Heart Disease Classification Report: A Data Analysis Project
Heart Disease Classification Report: A Data Analysis ProjectHeart Disease Classification Report: A Data Analysis Project
Heart Disease Classification Report: A Data Analysis Project
 
Real-Time AI Streaming - AI Max Princeton
Real-Time AI  Streaming - AI Max PrincetonReal-Time AI  Streaming - AI Max Princeton
Real-Time AI Streaming - AI Max Princeton
 
Advanced Machine Learning for Business Professionals
Advanced Machine Learning for Business ProfessionalsAdvanced Machine Learning for Business Professionals
Advanced Machine Learning for Business Professionals
 
Data Factory in Microsoft Fabric (MsBIP #82)
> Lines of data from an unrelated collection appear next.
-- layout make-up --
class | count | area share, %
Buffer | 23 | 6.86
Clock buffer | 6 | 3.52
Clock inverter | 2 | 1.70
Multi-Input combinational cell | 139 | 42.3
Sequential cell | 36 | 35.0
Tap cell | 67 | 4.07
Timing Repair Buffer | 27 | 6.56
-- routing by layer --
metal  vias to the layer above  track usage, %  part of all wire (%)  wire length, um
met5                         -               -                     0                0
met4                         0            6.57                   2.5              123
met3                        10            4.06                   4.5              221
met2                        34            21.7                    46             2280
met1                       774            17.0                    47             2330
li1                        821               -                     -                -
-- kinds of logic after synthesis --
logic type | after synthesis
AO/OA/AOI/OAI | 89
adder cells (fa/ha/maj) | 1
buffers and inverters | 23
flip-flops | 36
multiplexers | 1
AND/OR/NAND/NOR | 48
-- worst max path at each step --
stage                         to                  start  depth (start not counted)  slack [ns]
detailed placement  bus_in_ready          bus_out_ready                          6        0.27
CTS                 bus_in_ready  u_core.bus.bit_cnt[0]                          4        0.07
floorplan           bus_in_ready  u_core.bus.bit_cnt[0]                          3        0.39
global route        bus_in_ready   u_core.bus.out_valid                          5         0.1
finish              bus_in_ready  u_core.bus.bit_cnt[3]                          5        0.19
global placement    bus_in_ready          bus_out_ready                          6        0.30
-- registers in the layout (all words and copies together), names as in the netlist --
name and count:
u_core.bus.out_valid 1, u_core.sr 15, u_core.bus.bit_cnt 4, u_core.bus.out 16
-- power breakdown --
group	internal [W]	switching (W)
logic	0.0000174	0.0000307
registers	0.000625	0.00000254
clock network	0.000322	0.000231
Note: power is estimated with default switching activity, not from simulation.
### config.mk
export PLATFORM = sky130hd
export DESIGN_NAME = fetch_queue
export DESIGN_NICKNAME = d
export VERILOG_FILES = /design/src/rtl/riscv_pkg.sv /design/src/rtl/sync_fifo.sv /design/src/rtl/fetch_queue.sv
export SDC_FILE = /design/constraint.sdc
export NUM_CORES = 1
export LEC_CHECK = 0
export BUFFER_PORTS_ARGS = -buffer_cell sky130_fd_sc_hd__buf_2
export CORE_MARGIN = 5
export CORE_UTILIZATION = 60
export CTS_BUF_LIST = sky130_fd_sc_hd__clkbuf_4 sky130_fd_sc_hd__clkbuf_8
export CTS_CLUSTER_SIZE = 28
export DETAILED_ROUTE_END_ITERATION = 7
export GPL_ROUTABILITY_DRIVEN = 0
export PLACE_DENSITY = 0.82
export SYNTH_ARGS = -nofsm -noshare
export SYNTH_HDL_FRONTEND = slang
export SYNTH_SLANG_ARGS = --single-unit
### constraint.sdc
create_clock -name clk -period 3.7 [get_ports clk]
set_input_delay 0.185 -clock clk [delete_from_list [all_inputs] [get_ports clk]]
set_output_delay 0.185 -clock clk [all_outputs]
set_load 0.01 [all_outputs]
--- src/rtl/graph_mem_arb_pkg.sv ---
// Shared types and constants for the graph memory read-port arbiter.
package graph_mem_arb_pkg;

  localparam int NUM_REQ_MAX = 8;
  localparam int REQ_ID_W    = $clog2(NUM_REQ_MAX);
  localparam int GRANT_CNT_W = 16;

  typedef struct packed {
    logic                valid;
    logic [REQ_ID_W-1:0] id;
  } mem_tag_t;

endpackage

--- src/rtl/graph_mem_arbiter_rr_arbiter.sv ---
// Combinational round-robin picker: the first asserted request at or above ptr_i, with wrap.
module rr_arbiter #(
  parameter int N     = 3,
  parameter int PTR_W = (N > 1) ? $clog2(N) : 1
) (
  input  logic [N-1:0]     req_i,
  input  logic [PTR_W-1:0] ptr_i,
  output logic [N-1:0]     grant_o
);

  logic             found;
  logic [PTR_W-1:0] idx;

  always_comb begin
    grant_o = '0;
    found   = 1'b0;
    idx     = '0;
    for (int k = 0; k < N; k++) begin
      idx = PTR_W'((int'(ptr_i) + k) % N);
      if (!found && req_i[idx]) begin
        grant_o[idx] = 1'b1;
        found        = 1'b1;
      end
    end
  end

endmodule
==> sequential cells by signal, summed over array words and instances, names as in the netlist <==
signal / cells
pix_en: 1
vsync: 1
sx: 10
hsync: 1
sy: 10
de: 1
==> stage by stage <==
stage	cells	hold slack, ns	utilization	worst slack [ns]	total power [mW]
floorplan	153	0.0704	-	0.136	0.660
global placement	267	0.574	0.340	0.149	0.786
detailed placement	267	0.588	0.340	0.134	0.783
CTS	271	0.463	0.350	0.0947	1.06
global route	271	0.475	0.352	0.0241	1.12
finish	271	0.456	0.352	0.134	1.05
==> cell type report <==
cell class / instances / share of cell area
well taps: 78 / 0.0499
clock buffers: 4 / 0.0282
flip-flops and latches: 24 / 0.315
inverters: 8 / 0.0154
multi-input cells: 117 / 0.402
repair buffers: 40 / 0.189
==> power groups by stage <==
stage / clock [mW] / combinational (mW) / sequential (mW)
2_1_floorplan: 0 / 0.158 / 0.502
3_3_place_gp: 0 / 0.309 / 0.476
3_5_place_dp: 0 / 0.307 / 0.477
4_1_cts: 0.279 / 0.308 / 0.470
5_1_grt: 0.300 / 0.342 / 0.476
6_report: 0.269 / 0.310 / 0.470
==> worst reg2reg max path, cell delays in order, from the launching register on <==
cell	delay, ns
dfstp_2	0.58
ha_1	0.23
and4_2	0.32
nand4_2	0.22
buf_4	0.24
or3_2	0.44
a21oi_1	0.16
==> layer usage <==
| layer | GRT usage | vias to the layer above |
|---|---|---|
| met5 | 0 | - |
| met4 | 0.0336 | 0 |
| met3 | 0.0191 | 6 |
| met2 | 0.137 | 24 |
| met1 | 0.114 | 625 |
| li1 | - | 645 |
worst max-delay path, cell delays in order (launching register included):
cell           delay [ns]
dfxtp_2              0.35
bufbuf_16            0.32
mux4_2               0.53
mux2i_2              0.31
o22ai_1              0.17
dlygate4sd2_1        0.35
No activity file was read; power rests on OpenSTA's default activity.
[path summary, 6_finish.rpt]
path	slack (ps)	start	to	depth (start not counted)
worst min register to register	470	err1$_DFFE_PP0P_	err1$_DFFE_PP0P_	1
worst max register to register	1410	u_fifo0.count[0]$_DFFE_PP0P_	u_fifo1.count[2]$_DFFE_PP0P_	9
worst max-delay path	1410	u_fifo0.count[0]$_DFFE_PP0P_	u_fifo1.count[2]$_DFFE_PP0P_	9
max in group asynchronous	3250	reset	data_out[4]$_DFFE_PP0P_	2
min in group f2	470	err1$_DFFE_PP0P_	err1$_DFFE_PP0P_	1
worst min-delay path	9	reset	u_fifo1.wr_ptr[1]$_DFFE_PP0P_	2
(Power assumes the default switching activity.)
===== config.mk =====
export PLATFORM = sky130hd
export DESIGN_NAME = instr_fetch_unit
export DESIGN_NICKNAME = d
export VERILOG_FILES = /design/src/rtl/instr_fetch_unit.sv
export SDC_FILE = /design/constraint.sdc
export NUM_CORES = 1
export LEC_CHECK = 0
export ABC_AREA = 1
export CAP_MARGIN = 10
export CORE_MARGIN = 4
export CORE_UTILIZATION = 25
export DETAILED_ROUTE_END_ITERATION = 16
export HOLD_SLACK_MARGIN = 0.05
export MAX_ROUTING_LAYER = met4
export PLACE_DENSITY = 0.51
export SLEW_MARGIN = 20
export SYNTH_ARGS = -nofsm -noshare
export SYNTH_HDL_FRONTEND = slang
export SYNTH_SLANG_ARGS = --single-unit

===== constraint.sdc =====
create_clock -name clk -period 4.4 [get_ports clk]
set_input_delay 0.88 -clock clk [delete_from_list [all_inputs] [get_ports clk]]
set_output_delay 0.88 -clock clk [all_outputs]
set_load 0.02 [all_outputs]
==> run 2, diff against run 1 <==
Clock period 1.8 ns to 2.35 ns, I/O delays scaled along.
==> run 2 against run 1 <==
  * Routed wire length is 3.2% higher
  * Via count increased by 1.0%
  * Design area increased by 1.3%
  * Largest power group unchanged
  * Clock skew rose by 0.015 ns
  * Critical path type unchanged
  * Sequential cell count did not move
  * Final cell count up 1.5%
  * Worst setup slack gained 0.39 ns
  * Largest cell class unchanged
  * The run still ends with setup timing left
Data Factory in Microsoft Fabric (MsBIP #82)Data Factory in Microsoft Fabric (MsBIP #82)
Data Factory in Microsoft Fabric (MsBIP #82)
 
科罗拉多大学波尔得分校毕业证学位证成绩单-可办理
科罗拉多大学波尔得分校毕业证学位证成绩单-可办理科罗拉多大学波尔得分校毕业证学位证成绩单-可办理
科罗拉多大学波尔得分校毕业证学位证成绩单-可办理
 
20240419 - Measurecamp Amsterdam - SAM.pdf
20240419 - Measurecamp Amsterdam - SAM.pdf20240419 - Measurecamp Amsterdam - SAM.pdf
20240419 - Measurecamp Amsterdam - SAM.pdf
 
Predicting Salary Using Data Science: A Comprehensive Analysis.pdf
Predicting Salary Using Data Science: A Comprehensive Analysis.pdfPredicting Salary Using Data Science: A Comprehensive Analysis.pdf
Predicting Salary Using Data Science: A Comprehensive Analysis.pdf
 
Effects of Smartphone Addiction on the Academic Performances of Grades 9 to 1...
Effects of Smartphone Addiction on the Academic Performances of Grades 9 to 1...Effects of Smartphone Addiction on the Academic Performances of Grades 9 to 1...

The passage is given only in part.